- YOUR ASSIGNMENT
The lines to copy from the data below are those that hold the string "core".

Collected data
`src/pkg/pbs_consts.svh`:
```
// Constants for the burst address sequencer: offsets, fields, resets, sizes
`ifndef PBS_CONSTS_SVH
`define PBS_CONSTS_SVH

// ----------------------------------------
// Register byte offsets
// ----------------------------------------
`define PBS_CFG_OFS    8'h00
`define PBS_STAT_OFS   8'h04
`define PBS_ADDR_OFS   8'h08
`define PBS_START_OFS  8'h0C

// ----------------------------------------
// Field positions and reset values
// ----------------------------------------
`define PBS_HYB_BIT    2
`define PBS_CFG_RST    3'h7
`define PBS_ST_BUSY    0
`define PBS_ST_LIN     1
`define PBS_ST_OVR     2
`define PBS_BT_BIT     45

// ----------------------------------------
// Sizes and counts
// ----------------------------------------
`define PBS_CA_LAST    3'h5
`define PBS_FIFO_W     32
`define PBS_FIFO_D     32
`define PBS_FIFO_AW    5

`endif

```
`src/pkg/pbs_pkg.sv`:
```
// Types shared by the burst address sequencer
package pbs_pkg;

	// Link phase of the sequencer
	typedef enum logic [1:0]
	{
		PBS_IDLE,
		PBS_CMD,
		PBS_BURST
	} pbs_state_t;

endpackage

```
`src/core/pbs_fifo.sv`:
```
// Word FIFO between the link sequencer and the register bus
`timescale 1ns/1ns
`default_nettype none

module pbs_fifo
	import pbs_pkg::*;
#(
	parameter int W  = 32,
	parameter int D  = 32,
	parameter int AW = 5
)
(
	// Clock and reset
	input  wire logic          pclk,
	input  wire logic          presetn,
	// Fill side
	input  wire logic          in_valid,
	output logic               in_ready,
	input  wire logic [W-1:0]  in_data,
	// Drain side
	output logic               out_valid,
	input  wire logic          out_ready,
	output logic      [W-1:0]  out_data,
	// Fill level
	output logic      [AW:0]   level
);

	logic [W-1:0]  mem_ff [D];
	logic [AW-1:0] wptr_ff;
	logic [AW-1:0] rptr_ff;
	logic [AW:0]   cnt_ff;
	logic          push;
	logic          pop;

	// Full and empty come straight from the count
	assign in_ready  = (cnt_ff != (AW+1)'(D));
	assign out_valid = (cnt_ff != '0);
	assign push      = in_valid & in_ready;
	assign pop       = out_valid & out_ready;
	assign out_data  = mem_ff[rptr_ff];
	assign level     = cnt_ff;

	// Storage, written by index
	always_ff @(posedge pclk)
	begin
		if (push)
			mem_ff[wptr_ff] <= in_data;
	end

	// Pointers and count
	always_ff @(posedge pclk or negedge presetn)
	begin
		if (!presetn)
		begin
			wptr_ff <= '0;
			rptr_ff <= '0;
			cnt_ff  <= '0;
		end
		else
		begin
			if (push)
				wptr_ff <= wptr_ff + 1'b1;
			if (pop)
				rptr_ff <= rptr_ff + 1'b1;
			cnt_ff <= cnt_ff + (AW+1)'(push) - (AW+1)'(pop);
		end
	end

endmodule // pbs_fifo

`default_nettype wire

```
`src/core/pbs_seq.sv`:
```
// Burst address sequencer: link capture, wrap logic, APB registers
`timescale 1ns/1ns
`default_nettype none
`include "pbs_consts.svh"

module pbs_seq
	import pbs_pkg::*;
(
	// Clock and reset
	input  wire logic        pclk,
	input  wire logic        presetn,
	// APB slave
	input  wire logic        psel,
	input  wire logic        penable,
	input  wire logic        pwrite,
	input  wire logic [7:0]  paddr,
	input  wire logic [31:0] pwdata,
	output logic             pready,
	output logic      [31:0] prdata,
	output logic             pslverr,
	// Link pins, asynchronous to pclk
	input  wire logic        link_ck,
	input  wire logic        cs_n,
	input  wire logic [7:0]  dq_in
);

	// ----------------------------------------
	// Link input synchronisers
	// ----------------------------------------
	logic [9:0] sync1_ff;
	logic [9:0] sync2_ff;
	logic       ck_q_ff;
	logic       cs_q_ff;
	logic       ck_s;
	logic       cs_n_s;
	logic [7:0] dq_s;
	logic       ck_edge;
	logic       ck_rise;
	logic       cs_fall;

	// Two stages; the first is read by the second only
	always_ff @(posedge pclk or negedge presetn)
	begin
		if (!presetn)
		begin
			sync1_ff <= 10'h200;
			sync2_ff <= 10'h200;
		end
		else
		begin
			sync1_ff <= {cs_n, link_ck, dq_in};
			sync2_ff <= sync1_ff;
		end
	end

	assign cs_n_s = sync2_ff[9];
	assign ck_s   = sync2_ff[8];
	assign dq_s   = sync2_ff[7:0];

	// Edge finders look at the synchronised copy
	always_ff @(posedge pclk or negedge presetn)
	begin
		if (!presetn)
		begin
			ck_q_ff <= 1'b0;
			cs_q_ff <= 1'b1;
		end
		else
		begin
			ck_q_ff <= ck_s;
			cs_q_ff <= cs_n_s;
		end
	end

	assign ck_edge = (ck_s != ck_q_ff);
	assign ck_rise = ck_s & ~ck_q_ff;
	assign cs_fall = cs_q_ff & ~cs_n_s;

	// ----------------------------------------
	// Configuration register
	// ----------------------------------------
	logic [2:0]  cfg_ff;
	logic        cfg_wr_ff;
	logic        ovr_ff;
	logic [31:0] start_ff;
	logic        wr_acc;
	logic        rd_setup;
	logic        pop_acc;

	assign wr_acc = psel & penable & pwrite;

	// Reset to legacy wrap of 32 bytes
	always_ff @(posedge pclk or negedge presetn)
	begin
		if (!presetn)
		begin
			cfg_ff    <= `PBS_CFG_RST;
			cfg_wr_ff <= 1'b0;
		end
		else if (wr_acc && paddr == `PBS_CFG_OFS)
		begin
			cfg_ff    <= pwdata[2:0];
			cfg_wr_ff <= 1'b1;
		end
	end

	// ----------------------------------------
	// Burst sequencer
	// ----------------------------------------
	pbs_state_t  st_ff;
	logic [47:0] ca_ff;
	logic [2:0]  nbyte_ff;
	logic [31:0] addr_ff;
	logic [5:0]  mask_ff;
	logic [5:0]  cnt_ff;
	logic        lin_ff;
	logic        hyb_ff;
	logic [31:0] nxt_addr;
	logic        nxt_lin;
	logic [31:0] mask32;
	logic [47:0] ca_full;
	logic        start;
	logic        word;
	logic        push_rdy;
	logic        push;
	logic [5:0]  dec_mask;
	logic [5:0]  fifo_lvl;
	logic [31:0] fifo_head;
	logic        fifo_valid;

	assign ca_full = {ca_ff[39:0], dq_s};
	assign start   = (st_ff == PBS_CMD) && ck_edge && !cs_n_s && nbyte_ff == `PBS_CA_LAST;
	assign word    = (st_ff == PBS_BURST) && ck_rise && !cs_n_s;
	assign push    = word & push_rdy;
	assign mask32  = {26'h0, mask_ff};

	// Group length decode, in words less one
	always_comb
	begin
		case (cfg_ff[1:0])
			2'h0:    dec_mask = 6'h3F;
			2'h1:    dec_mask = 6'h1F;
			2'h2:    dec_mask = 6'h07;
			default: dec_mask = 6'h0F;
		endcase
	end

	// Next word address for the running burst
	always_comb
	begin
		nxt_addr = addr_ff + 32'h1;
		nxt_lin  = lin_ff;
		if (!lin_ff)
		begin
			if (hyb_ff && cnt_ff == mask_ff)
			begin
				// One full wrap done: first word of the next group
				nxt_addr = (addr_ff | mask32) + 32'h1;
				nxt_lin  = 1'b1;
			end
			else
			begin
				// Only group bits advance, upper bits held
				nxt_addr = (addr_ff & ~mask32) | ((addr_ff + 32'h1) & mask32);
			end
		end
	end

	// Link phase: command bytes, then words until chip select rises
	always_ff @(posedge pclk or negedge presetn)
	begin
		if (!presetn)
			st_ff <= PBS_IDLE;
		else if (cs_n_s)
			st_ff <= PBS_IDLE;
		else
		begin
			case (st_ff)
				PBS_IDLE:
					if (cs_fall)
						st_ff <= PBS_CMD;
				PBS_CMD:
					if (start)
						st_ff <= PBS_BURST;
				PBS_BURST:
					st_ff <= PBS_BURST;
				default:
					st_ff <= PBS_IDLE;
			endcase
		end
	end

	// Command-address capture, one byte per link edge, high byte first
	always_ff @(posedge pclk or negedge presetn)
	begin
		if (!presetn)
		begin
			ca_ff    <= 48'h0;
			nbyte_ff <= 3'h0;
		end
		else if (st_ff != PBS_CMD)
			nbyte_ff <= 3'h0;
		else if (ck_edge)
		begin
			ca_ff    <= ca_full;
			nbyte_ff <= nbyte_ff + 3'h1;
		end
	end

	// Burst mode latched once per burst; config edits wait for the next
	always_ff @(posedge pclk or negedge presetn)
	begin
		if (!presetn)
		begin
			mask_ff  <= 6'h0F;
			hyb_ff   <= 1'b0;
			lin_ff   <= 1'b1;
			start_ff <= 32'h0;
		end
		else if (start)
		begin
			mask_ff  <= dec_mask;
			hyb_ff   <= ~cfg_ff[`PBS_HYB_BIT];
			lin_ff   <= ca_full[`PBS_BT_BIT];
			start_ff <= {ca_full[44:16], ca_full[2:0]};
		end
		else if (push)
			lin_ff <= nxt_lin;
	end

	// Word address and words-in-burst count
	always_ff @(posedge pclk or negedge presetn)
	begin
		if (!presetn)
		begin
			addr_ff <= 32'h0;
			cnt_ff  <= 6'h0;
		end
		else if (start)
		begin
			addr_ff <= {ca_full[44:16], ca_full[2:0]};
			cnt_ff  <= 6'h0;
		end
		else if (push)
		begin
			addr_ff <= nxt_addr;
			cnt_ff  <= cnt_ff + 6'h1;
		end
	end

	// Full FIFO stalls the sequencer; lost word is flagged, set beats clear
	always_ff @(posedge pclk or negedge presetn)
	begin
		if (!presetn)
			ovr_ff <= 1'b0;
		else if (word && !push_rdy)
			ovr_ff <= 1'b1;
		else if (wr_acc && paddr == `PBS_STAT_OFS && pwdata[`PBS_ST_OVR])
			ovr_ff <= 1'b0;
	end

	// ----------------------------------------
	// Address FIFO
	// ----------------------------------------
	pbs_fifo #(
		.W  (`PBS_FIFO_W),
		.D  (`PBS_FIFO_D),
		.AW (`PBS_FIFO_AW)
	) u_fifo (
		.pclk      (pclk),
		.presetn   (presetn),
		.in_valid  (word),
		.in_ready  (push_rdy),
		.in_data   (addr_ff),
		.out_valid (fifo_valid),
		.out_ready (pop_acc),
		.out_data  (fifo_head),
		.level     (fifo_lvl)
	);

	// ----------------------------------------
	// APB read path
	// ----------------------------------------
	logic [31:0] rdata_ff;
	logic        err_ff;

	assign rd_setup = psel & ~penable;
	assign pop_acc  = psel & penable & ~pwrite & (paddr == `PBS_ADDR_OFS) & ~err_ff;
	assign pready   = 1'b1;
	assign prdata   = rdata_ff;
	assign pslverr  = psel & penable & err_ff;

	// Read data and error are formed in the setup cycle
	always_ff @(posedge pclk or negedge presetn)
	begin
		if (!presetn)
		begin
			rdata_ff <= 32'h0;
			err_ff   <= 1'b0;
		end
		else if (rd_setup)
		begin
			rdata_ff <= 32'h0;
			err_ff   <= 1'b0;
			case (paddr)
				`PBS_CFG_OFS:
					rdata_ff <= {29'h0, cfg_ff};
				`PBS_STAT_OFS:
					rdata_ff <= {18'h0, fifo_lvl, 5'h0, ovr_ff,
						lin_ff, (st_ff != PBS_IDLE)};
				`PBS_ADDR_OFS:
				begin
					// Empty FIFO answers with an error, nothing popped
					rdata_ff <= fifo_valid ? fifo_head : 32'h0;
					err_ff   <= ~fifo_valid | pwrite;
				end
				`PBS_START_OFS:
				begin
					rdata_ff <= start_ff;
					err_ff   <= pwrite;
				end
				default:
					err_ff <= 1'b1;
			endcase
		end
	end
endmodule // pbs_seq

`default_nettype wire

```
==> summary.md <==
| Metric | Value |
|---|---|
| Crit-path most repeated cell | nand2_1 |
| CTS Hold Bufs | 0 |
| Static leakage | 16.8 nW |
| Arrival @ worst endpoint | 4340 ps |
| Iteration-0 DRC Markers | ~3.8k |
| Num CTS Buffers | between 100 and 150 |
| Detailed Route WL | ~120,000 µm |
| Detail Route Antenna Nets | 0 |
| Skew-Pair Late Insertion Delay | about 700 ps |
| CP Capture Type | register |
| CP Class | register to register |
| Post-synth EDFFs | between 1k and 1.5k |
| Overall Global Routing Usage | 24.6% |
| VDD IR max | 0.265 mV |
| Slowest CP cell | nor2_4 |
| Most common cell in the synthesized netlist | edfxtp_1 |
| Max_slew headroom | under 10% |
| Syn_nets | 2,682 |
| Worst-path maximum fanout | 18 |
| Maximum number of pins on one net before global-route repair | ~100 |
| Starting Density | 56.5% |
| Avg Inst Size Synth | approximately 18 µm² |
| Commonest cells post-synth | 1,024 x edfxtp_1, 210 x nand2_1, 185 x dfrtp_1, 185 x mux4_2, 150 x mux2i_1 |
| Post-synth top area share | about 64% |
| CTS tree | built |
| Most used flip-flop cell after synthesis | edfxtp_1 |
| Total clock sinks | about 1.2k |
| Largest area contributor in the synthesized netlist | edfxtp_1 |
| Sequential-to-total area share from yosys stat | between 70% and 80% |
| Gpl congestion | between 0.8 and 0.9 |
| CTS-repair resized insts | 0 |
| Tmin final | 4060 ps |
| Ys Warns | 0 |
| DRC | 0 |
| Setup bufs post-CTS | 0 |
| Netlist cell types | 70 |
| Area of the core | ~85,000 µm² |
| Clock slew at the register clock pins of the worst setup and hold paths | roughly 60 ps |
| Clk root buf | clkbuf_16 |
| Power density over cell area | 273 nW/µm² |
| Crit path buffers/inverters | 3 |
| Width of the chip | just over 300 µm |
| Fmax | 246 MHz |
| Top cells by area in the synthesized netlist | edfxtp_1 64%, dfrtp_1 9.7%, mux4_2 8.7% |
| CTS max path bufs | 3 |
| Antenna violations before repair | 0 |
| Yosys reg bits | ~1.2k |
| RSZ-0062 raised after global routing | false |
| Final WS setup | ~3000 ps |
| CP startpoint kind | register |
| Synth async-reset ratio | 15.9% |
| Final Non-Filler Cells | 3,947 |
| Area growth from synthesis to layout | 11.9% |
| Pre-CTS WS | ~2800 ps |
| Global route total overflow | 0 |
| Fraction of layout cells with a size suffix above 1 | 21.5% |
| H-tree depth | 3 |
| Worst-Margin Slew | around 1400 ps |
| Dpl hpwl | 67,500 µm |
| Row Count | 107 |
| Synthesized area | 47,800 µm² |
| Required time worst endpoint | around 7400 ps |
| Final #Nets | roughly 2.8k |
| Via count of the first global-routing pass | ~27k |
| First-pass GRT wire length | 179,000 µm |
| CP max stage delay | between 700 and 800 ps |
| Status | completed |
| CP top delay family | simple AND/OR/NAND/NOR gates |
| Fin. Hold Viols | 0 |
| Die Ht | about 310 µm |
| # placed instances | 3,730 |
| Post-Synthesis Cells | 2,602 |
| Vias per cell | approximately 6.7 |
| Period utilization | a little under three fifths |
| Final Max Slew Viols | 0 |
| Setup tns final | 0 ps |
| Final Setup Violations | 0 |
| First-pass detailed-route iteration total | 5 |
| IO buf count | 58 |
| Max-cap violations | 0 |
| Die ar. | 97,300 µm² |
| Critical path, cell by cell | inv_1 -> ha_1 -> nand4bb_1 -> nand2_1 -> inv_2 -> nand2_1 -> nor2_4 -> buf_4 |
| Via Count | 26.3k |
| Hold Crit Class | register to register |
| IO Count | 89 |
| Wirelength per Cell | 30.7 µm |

- SOLVED EXERCISE
`src/core/pbs_fifo.sv`:
`src/core/pbs_seq.sv`:
| Area of the core | ~85,000 µm² |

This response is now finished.